Oh, I am feeling unbelievably torpid and aimless right now. It’s 4:30 and we’re probably leaving to go have dinner with Karen around 6, so it’s a reasonable time to be winding down the work day, but I just feel so incredibly dumb. What I probably need is just some good focused work to screw my head back on tight; I’ll go do some sketch practice after I finish up here.
Or perhaps I won’t. I’m so stupid right now I couldn’t even finish this entry in one go; after I wrote the above paragraph I went and played Scramble (badly) for half an hour, and now it’s 5:00.
At any rate my ankle is feeling much much better.
I finished Stuffed this morning, an industry-insider look at American food production, which was interesting and a quick read. I haven’t read much nonfiction lately so it was fun to get back into it, but this book didn’t teach me anything about writing at all — but for the same reason it didn’t take anything out of me to read it.
I tried brainstorming my new novel in the shower, and that worked a bit. I got a little panicky partway through because the ideas were coming fairly quickly and I was afraid I wouldn’t be able to remember them all to write them down, but I think I did. I wrote slightly more than 1000 words of planning and left those happily to go have lunch.

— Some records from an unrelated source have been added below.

===== src/scan_scheduler.sv =====
/*
 * Scan and interrupt task scheduler of a small controller.
 * Assumes the program executor reports end, return and call events as
 * one-cycle pulses on clk_sys; interrupt input pins are asynchronous.
 */
`timescale 1ns/10ps
module scan_scheduler #(
    parameter int MS_CYCLES = sched_pkg::MS_CYCLES
) (
    input wire logic clk_sys,
    input wire logic rst,
    input wire logic ext_variant,
    input wire logic mem_4k_mode,
    input wire logic init_present,
    input wire logic [7:0] interval_steps,
    input wire logic counter_match1,
    input wire logic counter_match2,
    input wire logic irq_in3,
    input wire logic irq_in4,
    input wire logic edge_fall3,
    input wire logic edge_fall4,
    input wire logic end_of_program,
    input wire logic return_from_interrupt,
    input wire logic call_valid,
    input wire logic [7:0] call_number,
    input wire logic subroutine_return,
    input wire logic memory_clear,
    input wire logic [15:0] nv_sysinfo,
    input wire logic [7:0] io_reg_number,
    input wire logic [7:0] io_input_words,
    output sched_pkg::task_t run_task_q,
    output logic int_active_q,
    output logic dispatch_q,
    output logic [15:0] scan_count_q,
    output logic first_scan_q,
    output logic [1:0] sub_depth_q,
    output logic [7:0] sub_number_q,
    output logic call_error_q,
    output logic [13:0] capacity_steps_q,
    output logic online_edit_ok_q,
    output logic [7:0] io_slot0_type_q,
    output logic [15:0] sysinfo_q,
    output logic io_reg_is_input_q
);
    typedef struct packed {
        logic [1:0] s1;
        logic [1:0] s2;
        logic [1:0] s3;
        sched_pkg::scan_t scan;
        logic first;
        logic loaded;
        logic int_active;
        sched_pkg::task_t int_task;
        logic [1:0][1:0] depth;
        logic [1:0][2:0][7:0] stack;
        sched_pkg::task_t run_task;
        logic dispatch;
        logic [15:0] scan_count;
        logic [1:0] sub_depth;
        logic [7:0] sub_number;
        logic call_error;
        logic [13:0] capacity;
        logic online_ok;
        logic [7:0] slot0;
        logic [15:0] sysinfo;
        logic reg_in;
    } sch_t;

    sch_t st_q, st_d;
    logic timer_due;
    logic [4:0] req, pend, clr;

    // ****************
    // Decoding helpers
    // ****************
    function automatic logic [2:0] first_set(input logic [4:0] p);
        logic [2:0] idx;
        idx = 3'h0;
        for (int i = 4; i >= 0; i--) begin
            if (p[i]) begin
                idx = 3'(i);
            end
        end
        return idx;
    endfunction

    function automatic sched_pkg::task_t src_task(input logic [2:0] i);
        sched_pkg::task_t t;
        unique case (i)
            3'h0: t = sched_pkg::TASK_TIMER;
            3'h1: t = sched_pkg::TASK_IO1;
            3'h2: t = sched_pkg::TASK_IO2;
            3'h3: t = sched_pkg::TASK_IO3;
            default: t = sched_pkg::TASK_IO4;
        endcase
        return t;
    endfunction

    interval_timer #(
        .MS_CYCLES(MS_CYCLES)
    ) u_timer (
        .clk_sys(clk_sys),
        .rst(rst),
        .interval_steps(interval_steps),
        .due(timer_due)
    );

    pending_flags #(
        .N(5)
    ) u_pending (
        .clk_sys(clk_sys),
        .rst(rst),
        .set(req),
        .clr(clr),
        .pend(pend)
    );

    // ****************
    // Next state
    // ****************
    always_comb begin
        logic ctx;
        logic [1:0] lim;
        logic [7:0] max_num;
        logic [2:0] pick;
        logic e3;
        logic e4;
        ctx = st_q.int_active;
        lim = ext_variant ? sched_pkg::NEST_EXT : sched_pkg::NEST_BASIC;
        max_num = ext_variant ? sched_pkg::SUB_MAX_EXT : sched_pkg::SUB_MAX_BASIC;
        pick = first_set(pend);
        e3 = edge_fall3 ? (!st_q.s2[0] && st_q.s3[0]) : (st_q.s2[0] && !st_q.s3[0]);
        e4 = edge_fall4 ? (!st_q.s2[1] && st_q.s3[1]) : (st_q.s2[1] && !st_q.s3[1]);
        st_d = st_q;
        clr = 5'h00;
        st_d.dispatch = 1'b0;
        st_d.call_error = 1'b0;

        // Two sync flops before the edge detector
        st_d.s1 = {irq_in4, irq_in3};
        st_d.s2 = st_q.s1;
        st_d.s3 = st_q.s2;
        req = {e4, e3, counter_match2, counter_match1, timer_due};

        // Interrupt dispatch; waits while another interrupt runs
        if (st_q.int_active) begin
            if (return_from_interrupt) begin
                st_d.int_active = 1'b0;
                st_d.depth[1] = 2'h0;
            end
        end else if (pend != 5'h00) begin
            st_d.int_active = 1'b1;
            st_d.int_task = src_task(pick);
            st_d.dispatch = 1'b1;
            clr[pick] = 1'b1;
        end

        // Scan sequence waits while an interrupt runs
        if (!st_q.int_active) begin
            unique case (st_q.scan)
                sched_pkg::SCAN_HOUSE: begin
                    if (st_q.first && init_present) begin
                        st_d.scan = sched_pkg::SCAN_INIT;
                    end else begin
                        st_d.scan = sched_pkg::SCAN_MAIN;
                        st_d.first = 1'b0;
                    end
                end
                sched_pkg::SCAN_INIT: begin
                    if (end_of_program) begin
                        st_d.scan = sched_pkg::SCAN_MAIN;
                        st_d.first = 1'b0;
                        st_d.depth[0] = 2'h0;
                    end
                end
                sched_pkg::SCAN_MAIN: begin
                    // Order follows the executor only; block markers are ignored
                    if (end_of_program) begin
                        st_d.scan = sched_pkg::SCAN_HOUSE;
                        st_d.scan_count = st_q.scan_count + 16'h0001;
                        st_d.depth[0] = 2'h0;
                    end
                end
                default: begin
                    st_d.scan = sched_pkg::SCAN_HOUSE;
                end
            endcase
        end

        // Nesting per context; interrupts keep their own stack
        if (call_valid) begin
            if (st_q.depth[ctx] < lim && call_number <= max_num) begin
                st_d.stack[ctx][st_q.depth[ctx]] = call_number;
                st_d.depth[ctx] = st_q.depth[ctx] + 2'h1;
            end else begin
                st_d.call_error = 1'b1;
            end
        end else if (subroutine_return && st_q.depth[ctx] != 2'h0) begin
            st_d.depth[ctx] = st_q.depth[ctx] - 2'h1;
        end

        st_d.sub_depth = st_d.depth[st_d.int_active];
        st_d.sub_number = (st_d.sub_depth == 2'h0) ? 8'h00
            : st_d.stack[st_d.int_active][st_d.sub_depth - 2'h1];
        if (st_d.int_active) begin
            st_d.run_task = st_d.int_task;
        end else if (st_d.sub_depth != 2'h0) begin
            st_d.run_task = sched_pkg::TASK_SUB;
        end else if (st_d.scan == sched_pkg::SCAN_MAIN) begin
            st_d.run_task = sched_pkg::TASK_MAIN;
        end else if (st_d.scan == sched_pkg::SCAN_INIT) begin
            st_d.run_task = sched_pkg::TASK_INIT;
        end else begin
            st_d.run_task = sched_pkg::TASK_IDLE;
        end

        // Memory mode limits
        st_d.capacity = !ext_variant ? sched_pkg::CAP_BASIC
            : (mem_4k_mode ? sched_pkg::CAP_EXT_4K : sched_pkg::CAP_EXT_8K);
        st_d.online_ok = ext_variant && mem_4k_mode;

        // Shared numbering: low numbers are inputs, the rest outputs
        st_d.reg_in = io_reg_number < io_input_words;

        // Stored copy wins at load
        if (!st_q.loaded) begin
            st_d.sysinfo = nv_sysinfo;
            st_d.loaded = 1'b1;
        end
        if (memory_clear) begin
            st_d.slot0 = sched_pkg::IO_TYPE_FOUR_WORD;
        end
    end

    always_ff @(posedge clk_sys) begin
        if (rst) begin
            st_q <= '0;
            st_q.scan <= sched_pkg::SCAN_HOUSE;
            st_q.first <= 1'b1;
            st_q.int_task <= sched_pkg::TASK_IDLE;
            st_q.run_task <= sched_pkg::TASK_IDLE;
            st_q.scan_count <= sched_pkg::SCAN_COUNT_RESET;
            st_q.slot0 <= sched_pkg::IO_TYPE_NONE;
            st_q.sysinfo <= sched_pkg::SYSINFO_RESET;
            st_q.capacity <= sched_pkg::CAP_BASIC;
        end else begin
            st_q <= st_d;
        end
    end

    assign run_task_q = st_q.run_task;
    assign int_active_q = st_q.int_active;
    assign dispatch_q = st_q.dispatch;
    assign scan_count_q = st_q.scan_count;
    assign first_scan_q = st_q.first;
    assign sub_depth_q = st_q.sub_depth;
    assign sub_number_q = st_q.sub_number;
    assign call_error_q = st_q.call_error;
    assign capacity_steps_q = st_q.capacity;
    assign online_edit_ok_q = st_q.online_ok;
    assign io_slot0_type_q = st_q.slot0;
    assign sysinfo_q = st_q.sysinfo;
    assign io_reg_is_input_q = st_q.reg_in;

    // ****************
    // Checks
    // ****************
    timer_first_a: assert property (@(posedge clk_sys) disable iff (rst)
        (!st_q.int_active && pend[0]) |=> (st_q.int_active && st_q.int_task == sched_pkg::TASK_TIMER))
        else $error("timer request not served first");

    hold_pending_a: assert property (@(posedge clk_sys) disable iff (rst)
        (st_q.int_active && !return_from_interrupt) |=> (st_q.int_active && !st_q.dispatch))
        else $error("interrupt dispatched over a running task");

    int_return_a: assert property (@(posedge clk_sys) disable iff (rst)
        (st_q.int_active && return_from_interrupt) |=> !st_q.int_active)
        else $error("interrupt task did not end on return");

    match_start_a: assert property (@(posedge clk_sys) disable iff (rst)
        (counter_match1 && !timer_due && !st_q.int_active && pend == 5'h00) |=> ##1
        (st_q.int_active && st_q.int_task == sched_pkg::TASK_IO1))
        else $error("counter match did not start task one");

    edge_req_a: assert property (@(posedge clk_sys) disable iff (rst)
        (st_q.s2[0] && !st_q.s3[0] && !edge_fall3) |=> pend[3])
        else $error("input edge not captured");

    main_once_a: assert property (@(posedge clk_sys) disable iff (rst)
        (st_q.scan == sched_pkg::SCAN_MAIN && end_of_program && !st_q.int_active) |=>
        (st_q.scan == sched_pkg::SCAN_HOUSE && st_q.scan_count == $past(st_q.scan_count) + 16'h0001))
        else $error("scan did not close at end marker");

    init_first_a: assert property (@(posedge clk_sys) disable iff (rst)
        (st_q.scan == sched_pkg::SCAN_INIT) |-> (st_q.first && st_q.scan_count == 16'h0000))
        else $error("initial program outside first scan");

    nest_basic_a: assert property (@(posedge clk_sys) disable iff (rst)
        (call_valid && !ext_variant && st_q.depth[st_q.int_active] != 2'h0) |=> call_error_q)
        else $error("basic variant allowed nesting");

    sub_range_a: assert property (@(posedge clk_sys) disable iff (rst)
        (call_valid && !ext_variant && call_number > 8'h0f) |=> call_error_q)
        else $error("subroutine number out of range accepted");

    slot_clear_a: assert property (@(posedge clk_sys) disable iff (rst)
        memory_clear |=> (io_slot0_type_q == sched_pkg::IO_TYPE_FOUR_WORD))
        else $error("slot 0 not set on memory clear");

    timer_run_c: cover property (@(posedge clk_sys) disable iff (rst)
        st_q.dispatch && st_q.int_task == sched_pkg::TASK_TIMER);
    io4_run_c: cover property (@(posedge clk_sys) disable iff (rst)
        st_q.dispatch && st_q.int_task == sched_pkg::TASK_IO4);
    deep_nest_c: cover property (@(posedge clk_sys) disable iff (rst)
        st_q.sub_depth == 2'h3);
endmodule // scan_scheduler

After lunch, three more years of Virginia Woolf’s diary — very grueling entries they were this time, full of her struggles writing The Years — and then typing those up. And that brings us up to the present. Still feeling very dumb.
Here’s something I wrote in my morning pages yesterday to post in here:
It was quite a shift to be reading Pema Chödrön and then go to Woolf. I think I’d read a full half of Pema’s book, finishing it, typing up quotations and sharing them on Facebook. I must have done this for nearly three hours, so I really was steeping in Buddhist philosophy for quite some time. The book is gently humorous and wise and wonderful, but its end point was not just to step into uncertainty with grace — as Kimber likes to remind us — but to know and embrace true groundlessness. I kept thinking as I read, “But what about creation? What about art, and having a critical eye and a particular point of view, and being ambitious and disciplined and making as much art as possible?”
Then I broke for lunch and afterward devoted a couple of hours to Woolf, and that was wisdom of a totally different sort. Her focus was all on her art, and it was her grounding and her philosophy and her trial as well as her comfort.
So now I am left wondering how to reconcile these two visions, for I know there must be a way, and likely that way will be very helpful to me. Some of Pema’s teachings are directly applicable to art-making: venture forward in full experience of life and emotions, without attachment, without fear. But how is a critical eye possible if there is nothing for our grounding? How is revision possible if I must simply rest with what’s so? And how can one have artistic ambitions without grasping?
Still no answers yet to these questions, and I feel as stupid as ever. Maybe I’ll go tear magazine pages and sing, instead of drawing. I don’t know. I don’t want to do anything, and yet I can’t bear to do nothing. Bleh. If only I were feeling better I could walk around, but I still need to rest.